I will tell you about my struggle facing a disease (2003)
Thursday 28 August, 2003 at 01h 30 in the morning. At the moment, I feel the after effects of my siesta at 3:30 pm. I can’t sleep, alone with my distress. I scribble on the blank paper searching for some primitive inspiration that would save me from my unhappiness. Writing is the safer way to escape without luggages, without real limits, a moment here and a moment there, coming and going as I please without ever getting tired of the ink flowing from my Bic biro. What I relate is not of great importance, what is important it is to listen to the music of the Bic biro on the white sheet of paper.
People around me urge me to write about my life, I think about it and I hesitate, thinking to face this work on my own is not going to be an easy task. Although it is a good idea, maybe it could be my turn to become rich and famous or maybe remain unknown. But is it so important to be rich nowadays ? Yes, I think more and more often that it is. However if I write this book, it is not for the money but to tell my life story, my struggle, my hardship facing the disease, facing friendship, facing love of men and of a woman. For this I must reconstituate my story, my family, my brothers and sisters, my schoolfriends, some desired and undesired friendships.
I think it’s a bit too much for me, and also it reminds me of trips that today I would rather forget. If I write a book about myself, I shall talk about my fight to survive against the adversity of an illness. My book will be a book full of hope for all HIV positive in France and worldwide. I shall explain that the illness can be partly overcome if the subject has faith in his or her heart, and that he or she must not lose joy for living even when lying alone and helpless on an hospital bed.
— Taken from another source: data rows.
<file path="src/rtl/tr_step_drive_if.sv">
// ---------------------------------------------------------------------------
// tr_step_drive_if
// Bundles the sample/parameter inputs and the stepper-driver outputs of the
// tracking-mode step drive.
//   master : the side producing samples/parameters (host or bench)
//   slave  : the tr_step_drive core
// Signals:
//   data_valid       ADC sample strobe (x valid when high)
//   data_valid_trig  period-update strobe for the pulse generator
//   tr_mode_enable   tracking-mode permit
//   x                ADC sample, unsigned, XW bits
//   x0               target position, signed 32 bits
//   dx1, dx2         dead-band and saturation limits, unsigned
//   K                precomputed offset k*dx1, 33 bits
//   F1, F2           minimum / maximum step frequency in Hz
//   drv_step         step pulse to driver
//   drv_dir          direction, 1 when x >= x0
//   drv_enable_SM    motor enable
//   N                step period in clk cycles, 17 bits
// ---------------------------------------------------------------------------
interface tr_step_drive_if #(
  parameter int XW = 36
);
  logic          data_valid;
  logic          data_valid_trig;
  logic          tr_mode_enable;
  logic [XW-1:0] x;
  logic [31:0]   x0;
  logic [31:0]   dx1;
  logic [31:0]   dx2;
  logic [32:0]   K;
  logic [31:0]   F1;
  logic [31:0]   F2;
  logic          drv_step;
  logic          drv_dir;
  logic          drv_enable_SM;
  logic [16:0]   N;

  modport master (
    output data_valid, data_valid_trig, tr_mode_enable, x, x0, dx1, dx2, K, F1, F2,
    input  drv_step, drv_dir, drv_enable_SM, N
  );

  modport slave (
    input  data_valid, data_valid_trig, tr_mode_enable, x, x0, dx1, dx2, K, F1, F2,
    output drv_step, drv_dir, drv_enable_SM, N
  );
endinterface

</file>
<file path="src/rtl/tr_step_drive.sv">
// ---------------------------------------------------------------------------
// tr_step_drive
// Tracking-mode stepper drive: a controller turning the position error
// x - x0 into enable, direction and step period N, followed by a 50% duty
// step pulse generator.
// Ports:
//   clk  system clock
//   rst  asynchronous active-high reset
//   bus  tr_step_drive_if.slave (samples, limits, frequencies in;
//        drv_step / drv_dir / drv_enable_SM / N out)
// One restoring divider (one quotient bit per clk) is shared between the
// slope computation k = (F2-F1)/(dx2-dx1) and the period N = CLK_HZ/f.
// ---------------------------------------------------------------------------
module tr_step_drive #(
  parameter int unsigned CLK_HZ = 50000000,
  parameter int          XW     = 36
) (
  input  logic           clk,
  input  logic           rst,
  tr_step_drive_if.slave bus
);

  localparam int          EW      = XW + 2;               // signed error width
  localparam int          DW      = $clog2(CLK_HZ + 1);   // quotient bits for N
  // CLK_HZ left-aligned so its MSB is consumed first by the divider.
  localparam logic [31:0] CLK_DVD = 32'(CLK_HZ) << (32 - DW);
  localparam logic [31:0] N_MAX   = 32'd131071;

  typedef enum logic [1:0] {S_IDLE, S_KDIV, S_CALC, S_NDIV} state_t;

  state_t        state_q, state_d;
  logic [31:0]   dvd_q, dvd_d;       // dividend, quotient shifts in at LSB
  logic [31:0]   dvs_q, dvs_d;
  logic [31:0]   rem_q, rem_d;
  logic [4:0]    div_cnt_q, div_cnt_d;
  logic [31:0]   k_q, k_d;
  logic          k_valid_q, k_valid_d;
  logic [127:0]  prm_q, prm_d;       // F1/F2/dx1/dx2 that k was computed from
  logic [EW-1:0] e_q, e_d;
  logic [16:0]   n_q, n_d;
  logic          dir_q, dir_d;
  logic          en_q, en_d;

  logic [16:0]   shadow_q, shadow_d;
  logic [16:0]   per_q, per_d;
  logic [16:0]   pg_cnt_q, pg_cnt_d;
  logic          run_q, run_d;
  logic          step_q, step_d;

  logic [127:0]  prm_now;
  logic          kick;
  logic [EW-1:0] e_in;
  logic [EW-1:0] dx_w;
  logic [32:0]   rem_sh;
  logic [32:0]   rem_diff;
  logic          ge;
  logic [31:0]   rem_nx;
  logic [31:0]   dvd_nx;
  logic [16:0]   n_sat;
  logic signed [63:0] f_lin;
  logic [31:0]   f_val;

  assign prm_now = {bus.F1, bus.F2, bus.dx1, bus.dx2};
  // Restart the slope divider on any parameter change, or after reset.
  assign kick    = (prm_now != prm_q) || (!k_valid_q && state_q != S_KDIV);

  // Error in EW-bit two's complement; sign bit gives direction.
  assign e_in = {2'b00, bus.x} - {{(EW-32){bus.x0[31]}}, bus.x0};
  assign dx_w = e_q[EW-1] ? ((~e_q) + EW'(1)) : e_q;

  // Restoring divider step. Since rem < dvs, a non-negative difference
  // always fits in 32 bits, so bit 32 of the difference is the borrow.
  assign rem_sh   = {rem_q, dvd_q[31]};
  assign rem_diff = rem_sh - {1'b0, dvs_q};
  assign ge       = ~rem_diff[32];
  assign rem_nx   = ge ? rem_diff[31:0] : rem_sh[31:0];
  assign dvd_nx   = {dvd_q[30:0], ge};
  assign n_sat    = (dvd_nx > N_MAX) ? 17'h1FFFF : dvd_nx[16:0];

  // Step frequency, clamped to [F1, F2].
  always_comb begin
    f_lin = $signed({32'd0, bus.F1})
          + $signed({32'd0, k_q}) * $signed({{(64-EW){1'b0}}, dx_w})
          - $signed({31'd0, bus.K});
    if (dx_w >= EW'(bus.dx2))
      f_val = bus.F2;
    else if (f_lin < $signed({32'd0, bus.F1}))
      f_val = bus.F1;
    else if (f_lin > $signed({32'd0, bus.F2}))
      f_val = bus.F2;
    else
      f_val = f_lin[31:0];
  end

  // Controller next-state logic
  always_comb begin
    state_d   = state_q;
    dvd_d     = dvd_q;
    dvs_d     = dvs_q;
    rem_d     = rem_q;
    div_cnt_d = div_cnt_q;
    k_d       = k_q;
    k_valid_d = k_valid_q;
    prm_d     = prm_q;
    e_d       = e_q;
    n_d       = n_q;
    dir_d     = dir_q;
    en_d      = en_q;

    if (state_q == S_KDIV || state_q == S_NDIV) begin
      dvd_d     = dvd_nx;
      rem_d     = rem_nx;
      div_cnt_d = div_cnt_q - 5'd1;
    end

    case (state_q)
      S_IDLE: begin
        if (bus.data_valid && bus.tr_mode_enable) begin
          e_d     = e_in;
          state_d = S_CALC;
        end
      end
      S_KDIV: begin
        if (div_cnt_q == 5'd0) begin
          k_d       = dvd_nx;
          k_valid_d = 1'b1;
          state_d   = S_IDLE;
        end
      end
      S_CALC: begin
        if (!bus.tr_mode_enable) begin
          state_d = S_IDLE;
        end else if (dx_w < EW'(bus.dx1)) begin
          // Dead band: stop the motor, keep N, still track direction.
          en_d    = 1'b0;
          dir_d   = ~e_q[EW-1];
          state_d = S_IDLE;
        end else begin
          dvd_d     = CLK_DVD;
          dvs_d     = f_val;
          rem_d     = '0;
          div_cnt_d = 5'(DW - 1);
          state_d   = S_NDIV;
        end
      end
      S_NDIV: begin
        if (!bus.tr_mode_enable) begin
          state_d = S_IDLE;
        end else if (div_cnt_q == 5'd0) begin
          n_d     = n_sat;
          dir_d   = ~e_q[EW-1];
          en_d    = 1'b1;
          state_d = S_IDLE;
        end
      end
      default: state_d = S_IDLE;
    endcase

    if (!bus.tr_mode_enable)
      en_d = 1'b0;

    // The slope divider is not aborted by the mode permit, only restarted
    // by parameter changes, so k is always valid once tracking resumes.
    if (kick) begin
      prm_d     = prm_now;
      k_valid_d = 1'b0;
      dvd_d     = bus.F2 - bus.F1;
      dvs_d     = bus.dx2 - bus.dx1;
      rem_d     = '0;
      div_cnt_d = 5'd31;
      state_d   = S_KDIV;
    end
  end

  // Pulse generator next-state logic. Gating on the next enable makes the
  // step output fall on the same edge as drv_enable_SM.
  always_comb begin
    per_d    = per_q;
    pg_cnt_d = pg_cnt_q;
    run_d    = run_q;
    shadow_d = bus.data_valid_trig ? n_q : shadow_q;
    if (!en_d) begin
      run_d    = 1'b0;
      pg_cnt_d = '0;
    end else if (!run_q || pg_cnt_q == per_q - 17'd1) begin
      // Start or period boundary: adopt the shadow period. While it is
      // below 2 the generator stays idle and re-samples every clk.
      per_d    = shadow_q;
      pg_cnt_d = '0;
      run_d    = (shadow_q >= 17'd2);
    end else begin
      pg_cnt_d = pg_cnt_q + 17'd1;
    end
    step_d = run_d && (pg_cnt_d < (per_d >> 1));
  end

  always_ff @(posedge clk or posedge rst) begin
    if (rst) begin
      state_q   <= S_IDLE;
      dvd_q     <= '0;
      dvs_q     <= '0;
      rem_q     <= '0;
      div_cnt_q <= '0;
      k_q       <= '0;
      k_valid_q <= 1'b0;
      prm_q     <= '0;
      e_q       <= '0;
      n_q       <= '0;
      dir_q     <= 1'b0;
      en_q      <= 1'b0;
      shadow_q  <= '0;
      per_q     <= '0;
      pg_cnt_q  <= '0;
      run_q     <= 1'b0;
      step_q    <= 1'b0;
    end else begin
      state_q   <= state_d;
      dvd_q     <= dvd_d;
      dvs_q     <= dvs_d;
      rem_q     <= rem_d;
      div_cnt_q <= div_cnt_d;
      k_q       <= k_d;
      k_valid_q <= k_valid_d;
      prm_q     <= prm_d;
      e_q       <= e_d;
      n_q       <= n_d;
      dir_q     <= dir_d;
      en_q      <= en_d;
      shadow_q  <= shadow_d;
      per_q     <= per_d;
      pg_cnt_q  <= pg_cnt_d;
      run_q     <= run_d;
      step_q    <= step_d;
    end
  end

  assign bus.drv_step      = step_q;
  assign bus.drv_dir       = dir_q;
  assign bus.drv_enable_SM = en_q;
  assign bus.N             = n_q;

endmodule

</file>
<file path="src/flat_wrapper.sv">
// flat-port wrapper written by rule: the top's interface ports become plain ports
module tr_step_drive_flat 
#(
  parameter int unsigned CLK_HZ = 50000000,
  parameter int          XW     = 36
)
  (clk, rst, bus_data_valid, bus_data_valid_trig, bus_tr_mode_enable, bus_x, bus_x0, bus_dx1, bus_dx2, bus_K, bus_F1, bus_F2, bus_drv_step, bus_drv_dir, bus_drv_enable_SM, bus_N);
  tr_step_drive_if #(.XW(XW)) bus_i ();
  input  logic clk;
  input  logic rst;
  input wire logic [$bits(bus_i.data_valid)-1:0] bus_data_valid;
  input wire logic [$bits(bus_i.data_valid_trig)-1:0] bus_data_valid_trig;
  input wire logic [$bits(bus_i.tr_mode_enable)-1:0] bus_tr_mode_enable;
  input wire logic [$bits(bus_i.x)-1:0] bus_x;
  input wire logic [$bits(bus_i.x0)-1:0] bus_x0;
  input wire logic [$bits(bus_i.dx1)-1:0] bus_dx1;
  input wire logic [$bits(bus_i.dx2)-1:0] bus_dx2;
  input wire logic [$bits(bus_i.K)-1:0] bus_K;
  input wire logic [$bits(bus_i.F1)-1:0] bus_F1;
  input wire logic [$bits(bus_i.F2)-1:0] bus_F2;
  output wire logic [$bits(bus_i.drv_step)-1:0] bus_drv_step;
  output wire logic [$bits(bus_i.drv_dir)-1:0] bus_drv_dir;
  output wire logic [$bits(bus_i.drv_enable_SM)-1:0] bus_drv_enable_SM;
  output wire logic [$bits(bus_i.N)-1:0] bus_N;
  assign bus_i.data_valid = bus_data_valid;
  assign bus_i.data_valid_trig = bus_data_valid_trig;
  assign bus_i.tr_mode_enable = bus_tr_mode_enable;
  assign bus_i.x = bus_x;
  assign bus_i.x0 = bus_x0;
  assign bus_i.dx1 = bus_dx1;
  assign bus_i.dx2 = bus_dx2;
  assign bus_i.K = bus_K;
  assign bus_i.F1 = bus_F1;
  assign bus_i.F2 = bus_F2;
  assign bus_drv_step = bus_i.drv_step;
  assign bus_drv_dir = bus_i.drv_dir;
  assign bus_drv_enable_SM = bus_i.drv_enable_SM;
  assign bus_N = bus_i.N;
  tr_step_drive #(.CLK_HZ(CLK_HZ), .XW(XW)) u_core (.clk(clk), .rst(rst), .bus(bus_i));
endmodule
</file>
The reason is that then God comes to one and hears our prayers, if one wants to live one must tell him, if one wants to die one must tell him as well. Everything depends on our personal fight to face the illness. As long as we breathe there is hope. It is the nicest present to be on earth and not underneath. Although dying is normal, I believe entirely in this, I wish to live a long time with my young princess and my few friends that love and cuddle me.